# Work order
Word for word, print every entry below.

Dataset entries
-*-

[config.mk]
export PLATFORM = sky130hd
export DESIGN_NAME = ad9361_ctrl_out_monitor
export DESIGN_NICKNAME = d
export VERILOG_FILES = /design/src/rtl/ad9361_ctrl_out_monitor.sv
export SDC_FILE = /design/constraint.sdc
export NUM_CORES = 1
export LEC_CHECK = 0
export CORE_MARGIN = 3
export CORE_UTILIZATION = 25
export CTS_CLUSTER_SIZE = 25
export DETAILED_ROUTE_END_ITERATION = 10
export GPL_ROUTABILITY_DRIVEN = 0
export HOLD_SLACK_MARGIN = 0.15
export PLACE_DENSITY_LB_ADDON = 0.05
export SYNTH_ARGS = -nofsm -noshare
export SYNTH_HDL_FRONTEND = slang
export SYNTH_SLANG_ARGS = --single-unit
[constraint.sdc]
create_clock -name up_clk -period 3.7 [get_ports up_clk]
set_clock_uncertainty 0.15 [all_clocks]
set_input_delay 1.11 -clock up_clk [delete_from_list [all_inputs] [get_ports up_clk]]
set_output_delay 1.11 -clock up_clk [all_outputs]
set_load 0.01 [all_outputs]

-*-

# Response area
[config.mk]
export PLATFORM = sky130hd
export DESIGN_NAME = ad9361_ctrl_out_monitor
export DESIGN_NICKNAME = d
export VERILOG_FILES = /design/src/rtl/ad9361_ctrl_out_monitor.sv
export SDC_FILE = /design/constraint.sdc
export NUM_CORES = 1
export LEC_CHECK = 0
export CORE_MARGIN = 3
export CORE_UTILIZATION = 25
export CTS_CLUSTER_SIZE = 25
export DETAILED_ROUTE_END_ITERATION = 10
export GPL_ROUTABILITY_DRIVEN = 0
export HOLD_SLACK_MARGIN = 0.15
export PLACE_DENSITY_LB_ADDON = 0.05
export SYNTH_ARGS = -nofsm -noshare
export SYNTH_HDL_FRONTEND = slang
export SYNTH_SLANG_ARGS = --single-unit
[constraint.sdc]
create_clock -name up_clk -period 3.7 [get_ports up_clk]
set_clock_uncertainty 0.15 [all_clocks]
set_input_delay 1.11 -clock up_clk [delete_from_list [all_inputs] [get_ports up_clk]]
set_output_delay 1.11 -clock up_clk [all_outputs]
set_load 0.01 [all_outputs]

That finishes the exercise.